* _What the exercise asks_:
Take the line that has "run 2: critical" in it and every line after it to the end of the entries, and reproduce them exactly.

* _Data in this exercise_:
File: src/rtl/dual_issue_scheduler.sv
// dual_issue_scheduler
//   Buffered dual-issue scheduler between fetch and two execute lanes.
//   Fetch packets (two {instr, pc} slots each) are queued. The head packet
//   issues to lane0 (older) and lane1 (younger). A pair is split on a RAW
//   hazard, on two loads/stores, or when the older instruction is a JAL.
//   A JAL that issues discards everything younger and raises a registered
//   one-cycle redirect to its target.
//
//   Ports
//     clk, rst_n               clock (rising edge), synchronous active-low reset
//     in_valid/in_ready        fetch packet handshake
//     in_data                  {instr1, pc1, instr0, pc0}, slot0 in the LSBs (older)
//     in_mask                  per-slot valid (2'b10 is illegal)
//     flush                    discard all queued and pending state
//     out_ready                backend accepts both lanes this cycle
//     out0_* / out1_*          lane0 / lane1 issue (valid, pc, instr)
//     redirect_valid/_pc       one-cycle fetch restart at the JAL target
//
//   Build option
//     SCHED_PERF_CNT_EN : adds perf_dual_cnt / perf_single_cnt, counting
//                         dual- and single-issue handshakes (reset only).
module dual_issue_scheduler #(
  parameter int DEPTH = 4,
  parameter int XLEN  = 32
) (
  input  logic                   clk,
  input  logic                   rst_n,
  input  logic                   in_valid,
  output logic                   in_ready,
  input  logic [2*(XLEN+32)-1:0] in_data,
  input  logic [1:0]             in_mask,
  input  logic                   flush,
  input  logic                   out_ready,
  output logic                   out0_valid,
  output logic [XLEN-1:0]        out0_pc,
  output logic [31:0]            out0_instr,
  output logic                   out1_valid,
  output logic [XLEN-1:0]        out1_pc,
  output logic [31:0]            out1_instr,
  output logic                   redirect_valid,
  output logic [XLEN-1:0]        redirect_pc
`ifdef SCHED_PERF_CNT_EN
  ,
  output logic [31:0]            perf_dual_cnt,
  output logic [31:0]            perf_single_cnt
`endif
);

  localparam int PW    = $clog2(DEPTH);
  localparam int CW    = PW + 1;
  localparam int PKT_W = 2 * (XLEN + 32);
  localparam logic [CW-1:0] DEPTH_C = CW'(DEPTH);

  localparam logic [0:0] ST_PAIR   = 1'b0;
  localparam logic [0:0] ST_SECOND = 1'b1;

  localparam logic [6:0] OPC_JAL    = 7'b1101111;
  localparam logic [6:0] OPC_LOAD   = 7'b0000011;
  localparam logic [6:0] OPC_STORE  = 7'b0100011;
  localparam logic [6:0] OPC_BRANCH = 7'b1100011;

  function automatic logic is_jal(input logic [6:0] opc);
    return opc == OPC_JAL;
  endfunction

  function automatic logic is_mem(input logic [6:0] opc);
    return (opc == OPC_LOAD) || (opc == OPC_STORE);
  endfunction

  function automatic logic has_rd(input logic [6:0] opc);
    return (opc != OPC_STORE) && (opc != OPC_BRANCH);
  endfunction

  // J-immediate is 21 bits, sign-extended to XLEN; the add wraps mod 2^XLEN.
  function automatic logic [XLEN-1:0] jal_target(input logic [XLEN-1:0] pc,
                                                 input logic [31:12]     ins);
    logic signed [20:0] imm;
    imm = {ins[31], ins[19:12], ins[20], ins[30:21], 1'b0};
    return pc + XLEN'(imm);
  endfunction

  logic [PKT_W-1:0] q_data [DEPTH];
  logic             q_has1 [DEPTH];
  logic [PW-1:0]    head, tail;
  logic [CW-1:0]    count;
  logic [0:0]       state;
  logic             redir_vld_p1;
  logic [XLEN-1:0]  redir_pc_p1;

  logic [PKT_W-1:0] head_data;
  logic [XLEN-1:0]  pc0, pc1, a_pc;
  logic [31:0]      instr0, instr1, a_instr;
  logic             empty, b_present, raw, jal_a, dual, split;
  logic             issue_hs, jal_hs, squash, push, pop;

  // Head decode: everything below is combinational from the head entry.
  assign head_data = q_data[head];
  assign pc0       = head_data[XLEN-1:0];
  assign instr0    = head_data[XLEN+31:XLEN];
  assign pc1       = head_data[2*XLEN+31:XLEN+32];
  assign instr1    = head_data[PKT_W-1:2*XLEN+32];

  assign empty     = (count == '0);
  assign a_pc      = (state == ST_PAIR) ? pc0 : pc1;
  assign a_instr   = (state == ST_PAIR) ? instr0 : instr1;
  assign b_present = (state == ST_PAIR) && q_has1[head];
  assign jal_a     = is_jal(a_instr[6:0]);

  assign raw = has_rd(a_instr[6:0]) && (a_instr[11:7] != 5'd0) &&
               ((instr1[19:15] == a_instr[11:7]) || (instr1[24:20] == a_instr[11:7]));

  assign dual  = !empty && b_present && !jal_a &&
                 !(is_mem(a_instr[6:0]) && is_mem(instr1[6:0])) && !raw;
  assign split = b_present && !dual;

  assign out0_valid = !empty;
  assign out0_pc    = empty ? '0 : a_pc;
  assign out0_instr = empty ? '0 : a_instr;
  assign out1_valid = dual;
  assign out1_pc    = dual ? pc1 : '0;
  assign out1_instr = dual ? instr1 : '0;

  assign issue_hs = out0_valid && out_ready;
  assign jal_hs   = issue_hs && (jal_a || (dual && is_jal(instr1[6:0])));
  assign pop      = issue_hs && !split;

  // Squash covers the JAL cycle and the redirect cycle; packets accepted
  // then are absorbed so fetch never stalls on a dead path.
  assign squash   = jal_hs || redir_vld_p1;
  assign in_ready = (count < DEPTH_C) || squash;
  assign push     = in_valid && in_ready && !flush && !squash && (in_mask != 2'b00);

  assign redirect_valid = redir_vld_p1;
  assign redirect_pc    = redir_vld_p1 ? redir_pc_p1 : '0;

  // Control state: pointers, occupancy, head FSM, redirect pulse.
  always_ff @(posedge clk) begin
    if (!rst_n || flush) begin
      head         <= '0;
      tail         <= '0;
      count        <= '0;
      state        <= ST_PAIR;
      redir_vld_p1 <= 1'b0;
    end else if (jal_hs) begin
      head         <= '0;
      tail         <= '0;
      count        <= '0;
      state        <= ST_PAIR;
      redir_vld_p1 <= 1'b1;
    end else begin
      redir_vld_p1 <= 1'b0;
      if (push)
        tail <= tail + PW'(1);
      if (issue_hs) begin
        if (split) begin
          state <= ST_SECOND;
        end else begin
          state <= ST_PAIR;
          head  <= head + PW'(1);
        end
      end
      count <= count + CW'(push) - CW'(pop);
    end
  end

  // Data storage and redirect target (registered into the redirect cycle).
  always_ff @(posedge clk) begin
    if (push) begin
      q_data[tail] <= in_data;
      q_has1[tail] <= in_mask[1];
    end
    if (jal_hs)
      redir_pc_p1 <= jal_a ? jal_target(a_pc, a_instr[31:12])
                           : jal_target(pc1, instr1[31:12]);
  end

`ifdef SCHED_PERF_CNT_EN
  always_ff @(posedge clk) begin
    if (!rst_n) begin
      perf_dual_cnt   <= '0;
      perf_single_cnt <= '0;
    end else if (issue_hs) begin
      if (dual)
        perf_dual_cnt <= perf_dual_cnt + 32'd1;
      else
        perf_single_cnt <= perf_single_cnt + 32'd1;
    end
  end
`endif

endmodule

File: config.mk
export PLATFORM = sky130hd
export DESIGN_NAME = dual_issue_scheduler
export DESIGN_NICKNAME = d
export VERILOG_FILES = /design/src/rtl/dual_issue_scheduler.sv
export SDC_FILE = /design/constraint.sdc
export NUM_CORES = 1
export LEC_CHECK = 0
export BUFFER_PORTS_ARGS = -buffer_cell sky130_fd_sc_hd__buf_2
export CORE_ASPECT_RATIO = 0.9
export CORE_MARGIN = 2
export CORE_UTILIZATION = 35
export DETAILED_ROUTE_END_ITERATION = 10
export SLEW_MARGIN = 10
export SYNTH_ARGS = -nofsm -noshare
export SYNTH_HDL_FRONTEND = slang
export SYNTH_SLANG_ARGS = --single-unit
export TNS_END_PERCENT = 1
File: constraint.sdc
create_clock -name clk -period 11.2 [get_ports clk]
set_input_delay 1.68 -clock clk [delete_from_list [all_inputs] [get_ports clk]]
set_output_delay 1.68 -clock clk [all_outputs]
set_load 0.1 [all_outputs]
==> qor.yml, run 1 <==
clocking:
  root_buffer: "clkbuf_16"
  cts_sinks: 559
  cts_buffer_depth: 3
  cts_hold_buf: 0
  clk_latency_ns: 0.63
  clk_pin_slew_ns: 0.06
  cts_tree: "built"
  cts_resized: 0
  htree_levels: 2
  postCtsSetupRepairBufs: 0
  cts_buffers: 59
floorplan:
  start_util_pct: 35.5
  die_area_sq_um: 75000
  io_pins: 299
  die_width_um: 288
  core_sq_um: 71800
  die_h_um: 260
  num_rows: 93
setup_path:
  cpPeakStageDelay_ns: 0.85
  path_cells: "buf_4 > mux4_1 > xnor2_1 > nor3_2 > nand4_1 > a21oi_2 > a21oi_4 > buf_4 > and2_2 > buf_2"
  critical_path.top_delay_family: "buffers and inverters"
  path_common_cell: "buf_4"
  critPathBufInv: 3
  rrSetupSlack_ns: 5.06
  critical_path_arrival_ns: 5.52
  cp-end-kind: "primary output"
  crit_type: "reg2out"
  crit_fanout: 47
  critPathRequiredTime_ns: 9.52
  worstSetupStartpointType: "flop"
  slowest_stage: "buf_4"
timing:
  fin_crit_ns: 7.20
  hold_viol_final: 0
  setup-tns-final_ns: 0
  max_freq_ghz: 0.139
  finalSetupViolCount: 0
  slew_headroom_pct: 33.2
  drv_slew: 0
  skew_ns: 0.0234
  worst_slack_ns: 4.00
  grt_setup_unrepaired: "no"
  worst_slew_pin_slew_ns: 1.00
  min_period_over_period_pct: 64.3
logic_synthesis:
  syn_inst: 1651
  syn_nets: 1855
  synth_flop_cell: "edfxtp_1"
  synth_cell_type_count: 72
  syn_avg_cell_area_sq_um: 15.4
  synthMuxAreaShare_pct: 12.3
  synth_edf_count: 548
  synthXorXnorAreaFrac_pct: 2.06
  yosysSeqAreaShare_pct: 65.4
  yosys_warnings: 0
  synth_compound_area_share_pct: 6.34
  synth_top_family_by_area: "multiplexers"
  synth.ff_latch_count: 559
  synth_simple_gate_area_share_pct: 8.42
  async_flop_share_pct: 0
  synthAdderAreaFrac_pct: 3.48
  syn_area_sq_um: 25500
routing:
  drc: 0
  wl_um: 68300
  antenna_left: 0
  viasPerCell: 5.18
  dr.pass1.iters: 5
  routedWlPerCell_um: 23.0
  vias: 15400
  initialDrtViolationCount: 1203
global_route:
  met3_usage_pct: 3.93
  grt-ovfl-total: 0
  grt.busiest_layer: "met2"
  grt_start_max_net_pins: 63
  grt_use_met1_pct: 24.1
  use_met2_pct: 30.0
  grt_usage_pct: 18.1
  grt_pass1_vias: 15700
  grt_first_pass_wirelength_um: 101000
  antenna_found_initial: 14
cells_and_area:
  layout_commonest_cell: "edfxtp_1"
  nNetsFinal: 2166
  multi_input_area_sq_um: 8350
  drive_above_1_share_pct: 27.4
  layout_common_cells: "edfxtp_1 (548), buf_2 (298), nand2_1 (205)"
  seqCellArea_sq_um: 16700
  area_growth_pct: 17.2
  final.fill_count: 6534
placed_design:
  gp_congestion: 0.861
  portBuffers: 298
  hpwl_um: 46500
  dpl_worst_slack_ns: 4.45
pwr:
  pwr_density_cell_nw_per_um2: 157
  power.leakage_nw: 11.0
  peakVddDrop_v: 0.000117
job:
  maxCapViolCount: 0
min_path:
  hp-class: "reg2reg"
run_status:
  status: "finished clean"
[flip-flops by register name, indices dropped and copies added, names as in the netlist, named ones only]
| name | cells |
|---|---|
| q_data | 512 |
| redir_pc_p1 | 32 |
| q_has1 | 4 |
| count | 3 |
| head | 2 |
| tail | 2 |
| redirect_valid | 1 |
| state | 1 |
[worst min-delay path, stage by stage (launching register included)]
cell and delay, ns:
dfxtp_1 0.31, o21ai_0 0.10, a21oi_2 0.07
[layout make-up]
cell class	instances	share of cell area, %
antenna	5	0.0419
multi-input combinational	989	28.0
clock inverter	35	1.08
tap	950	3.98
sequential	559	55.9
clock buffer	74	5.13
inverter	35	0.440
timing repair buffer	318	5.50
[worst paths after layout]
path                                to                  from  cells past startpoint
max                      out1_instr[8]                  flop                     10
min reg2reg                       flop  head[1]$_SDFFE_PP0P_                      2
max reg2reg  redir_pc_p1[31]$_DFFE_PP_                  flop                     17
min                               flop  head[1]$_SDFFE_PP0P_                      2
[stage by stage]
step	cell area [sq um]	hold WS [ns]	utilization [%]	total power, mW	std cells
global route	29900	0.539	41.6	4.86	2963
finish	29900	0.517	41.6	4.69	2965
detailed placement	28000	0.505	39.0	2.85	2851
floorplan	25500	0.471	-	2.71	1651
CTS	29800	0.514	41.6	4.74	2960
global placement	28000	0.474	39.0	2.84	2851
[per-layer routing]
layer	vias up	part of all wire, %
li1	7016	-
met1	7763	42
met2	467	49
met3	99	7.1
met4	12	2.0
met5	-	0.11
[cell usage after synthesis (all sizes together) (5+ instances only)]
master    n  area (sq um)
clkbuf   35           133
nand3b    5          62.6
nand3    16          80.1
a21boi    8          60.1
nor3     12          70.1
ha       66           826
nor2     68           255
o21ai    48           244
o21bai    6          45.0
buf      33           224
mux2      9           101
nand2   205           769
and2     94           589
inv      35           131
xor2     26           228
nand2b    8          50.1
mux4    122          2820
a21oi   115           602
xnor2    34           298
o21a      8          60.1
o31ai     9          67.6
dfxtp    11           220
a31oi     6          37.5
nand4     6          37.5
a21o     29           218
edfxtp  548         16500
mux2i    21           223
and3     11          75.1
[logic make-up (layout without fill, tap and decap cells)]
group	count (synthesis)	in the layout
compound gates	261	261
xor+xnor	60	60
fa+ha+maj	69	69
buf+inv	103	462
flops	559	559
mux	152	152
other cells	0	5
simple gates	447	447
[power breakdown]
part / leakage [nW] / internal, mW / switching [mW]
clock network: 0.904 / 1.07 / 0.817
registers: 5.05 / 2.33 / 0.00655
logic: 5.02 / 0.145 / 0.322
No activity file was read; power rests on OpenSTA's default activity.
==> run 2: changes to the inputs <==
==> constraint.sdc (replaced) <==
create_clock -name clk -period 7.15 [get_ports clk]
set_input_delay 1.0725 -clock clk [delete_from_list [all_inputs] [get_ports clk]]
set_output_delay 1.0725 -clock clk [all_outputs]
set_load 0.1 [all_outputs]
==> qor.yml, run 2 (synthesis results as in run 1) <==
run_status:
  status: "finished clean"
clocking:
  root_buffer: "clkbuf_16"
  cts_resized: 0  # unchanged
  clk_pin_slew_ns: 0.06  # about the same
  htree_levels: 2  # unchanged
  cts_buffer_depth: 3  # unchanged
  clk_latency_ns: 0.63  # about the same
  cts_buffers: 60  # +1.7%
  cts_hold_buf: 0  # unchanged
  cts_sinks: 559  # unchanged
  postCtsSetupRepairBufs: 0  # unchanged
  cts_tree: "built"
pwr:
  switching_share_pct: 23.8  # -0.60 points
  intPower_mw: 5.68  # +60%
  finalPower_mw: 7.45  # +59%
  power.leakage_nw: 11.1  # +0.72%
  power_frac_clock_pct: 41.1  # +0.9 points
  pwr-share-seq_pct: 49.1  # -0.7 points
  peakVddDrop_v: 0.000177  # +51%
  switchingPower_mw: 1.78  # +55%
  pwr_density_cell_nw_per_um2: 248  # +58%
  power_frac_comb_pct: 9.8  # -0.2 points
routing:
  antenna_left: 0  # unchanged
  routedWlPerCell_um: 22.9  # -0.77%
  viasPerCell: 5.18  # about the same
  vias: 15400  # +0.40%
  wl_um: 68000  # -0.40%
  initialDrtViolationCount: 1264  # +5.1%
  dr.pass1.iters: 5  # unchanged
  drc: 0  # unchanged
setup_path:
  cp-end-kind: "primary output"
  path_common_cell: "buf_4"
  crit_fanout: 42  # -11%
  slowest_stage: "dfxtp_4"
  path_cells: "buf_4 > mux4_2 > nor3_1 > nor3_2 > nand4_1 > a21oi_2 > a21oi_4 > buf_4 > and2_1 > buf_2"
  crit_type: "reg2out"
  worstSetupStartpointType: "flop"
  cpPeakStageDelay_ns: 0.80  # -0.05 ns
  critPathRequiredTime_ns: 6.08  # -3.44 ns
  critical_path_arrival_ns: 5.20  # -0.32 ns
cells_and_area:
  final_util_pct: 41.9  # +0.29 points
  stdcell_count: 2976  # +0.37%
  top_register: "q_data"
  seqCellArea_sq_um: 16700  # unchanged
  largest_reg_flops: 512  # unchanged
  final.fill_count: 6498  # -0.55%
  multi_input_area_sq_um: 8350  # unchanged
  nNetsFinal: 2173  # +0.32%
  layout_commonest_cell: "edfxtp_1"
  area_growth_pct: 18.0
  top_regs: "q_data x512, redir_pc_p1 x32, q_has1 x4"
  drive_above_1_share_pct: 27.3  # -0.086 points
  final_area_sq_um: 30100  # +0.70%
  layout_common_cells: "edfxtp_1 (548), buf_2 (298), nand2_1 (205)"
timing:
  setup-tns-final_ns: 0  # unchanged
  hold_viol_final: 0  # unchanged
  grt_setup_unrepaired: "no"
  drv_slew: 0  # unchanged
  finalSetupViolCount: 0  # unchanged
  fin_crit_ns: 6.27
  worst_slew_pin_slew_ns: 0.979  # -0.0232 ns
  slew_headroom_pct: 34.6  # +1.5 points
  max_freq_ghz: 0.159
  min_period_over_period_pct: 87.7
  skew_ns: 0.0292  # +0.00577 ns
placed_design:
  place_area_sq_um: 28100  # +0.38%
  placedCellCount: 2857  # +0.21%
  gp_congestion: 0.849  # -1.3%
  hpwl_um: 45900  # -1.3%
  portBuffers: 298  # unchanged
floorplan:
  die_area_sq_um: 75000  # unchanged
  die_h_um: 260  # unchanged
  core_sq_um: 71800  # unchanged
  io_pins: 299  # unchanged
  num_rows: 93  # unchanged
  die_width_um: 288  # unchanged
  start_util_pct: 35.5  # unchanged
min_path:
  hp-class: "reg2reg"
global_route:
  grt_usage_pct: 18.0  # -0.086 points
  grt_first_pass_wirelength_um: 100000  # -0.11%
  antenna_found_initial: 16  # +2
  grt_start_max_net_pins: 73  # +16%
  grt_pass1_vias: 15900  # +0.98%
  grt-ovfl-total: 0  # unchanged
job:
  maxCapViolCount: 0  # unchanged
==> run 2: cell types whose count changed in the layout (fill, tap and decap cells not counted) <==
| cell | before | now |
|---|---|---|
| bufinv_16 | 4 | 6 |
| buf_4 | 20 | 21 |
| inv_16 | 1 | 0 |
| inv_8 | 1 | 0 |
| diode_2 | 5 | 6 |
| clkinv_1 | 6 | 15 |
| clkinv_2 | 13 | 7 |
| inv_6 | 4 | 1 |
| clkbuf_16 | 59 | 62 |
| buf_12 | 0 | 5 |
| clkinv_8 | 0 | 1 |
==> run 2: path summary, 6_finish.rpt <==
| path | to | startpoint | slack [ns] | depth (start not counted) |
|---|---|---|---|---|
| worst max-delay path | out1_pc[3] | flop | 0.88 | 10 |
| worst min-delay path | flop | head[1]$_SDFFE_PP0P_ | 0.49 | 2 |
| worst max register to register | redir_pc_p1[31]$_DFFE_PP_ | flop | 1.41 | 16 |
| worst min register to register | flop | head[1]$_SDFFE_PP0P_ | 0.49 | 2 |
==> run 2: area by class of cell <==
type,instances,share of cell area [%]
diodes,6,0.0499
clock buffers,77,5.35
clock inverters,36,1.14
inverters,35,0.437
multi-input cells,989,27.8
flip-flops and latches,559,55.5
well taps,950,3.95
repair buffers,324,5.82
==> run 2: critical path: cells and delay by family (launching register included) <==
kind | cells | cell delay (ns)
mux | 1 | 0.67
buf+inv | 3 | 1.58
flops | 1 | 0.80
compound gates | 2 | 0.71
simple gates | 4 | 0.68
==> run 2: through the flow <==
stage | setup slack (ns) | hold WS [ns]
floorplan | 1.41 | 0.471
global placement | 1.40 | 0.470
detailed placement | 1.33 | 0.484
CTS | 0.711 | 0.497
global route | 0.488 | 0.532
finish | 0.877 | 0.492
==> run 2: power by group through the flow <==
stage | combinational (mW) | sequential [mW] | clock, mW
final | 0.734 | 3.66 | 3.06
after global routing | 0.797 | 3.66 | 3.26
after CTS | 0.739 | 3.66 | 3.14
after detailed placement | 0.735 | 3.73 | 0
after global placement | 0.726 | 3.72 | 0
after floorplan | 0.522 | 3.73 | 0
==> run 2: routing by layer <==
metal	GRT usage [%]	wire, um	up-vias
li1	-	-	7039
met1	24.0	28500	7802
met2	30.4	33600	486
met3	3.46	4780	81
met4	4.35	1120	10
met5	0	58	-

* _Task answer_:
==> run 2: critical path: cells and delay by family (launching register included) <==
kind | cells | cell delay (ns)
mux | 1 | 0.67
buf+inv | 3 | 1.58
flops | 1 | 0.80
compound gates | 2 | 0.71
simple gates | 4 | 0.68
==> run 2: through the flow <==
stage | setup slack (ns) | hold WS [ns]
floorplan | 1.41 | 0.471
global placement | 1.40 | 0.470
detailed placement | 1.33 | 0.484
CTS | 0.711 | 0.497
global route | 0.488 | 0.532
finish | 0.877 | 0.492
==> run 2: power by group through the flow <==
stage | combinational (mW) | sequential [mW] | clock, mW
final | 0.734 | 3.66 | 3.06
after global routing | 0.797 | 3.66 | 3.26
after CTS | 0.739 | 3.66 | 3.14
after detailed placement | 0.735 | 3.73 | 0
after global placement | 0.726 | 3.72 | 0
after floorplan | 0.522 | 3.73 | 0
==> run 2: routing by layer <==
metal	GRT usage [%]	wire, um	up-vias
li1	-	-	7039
met1	24.0	28500	7802
met2	30.4	33600	486
met3	3.46	4780	81
met4	4.35	1120	10
met5	0	58	-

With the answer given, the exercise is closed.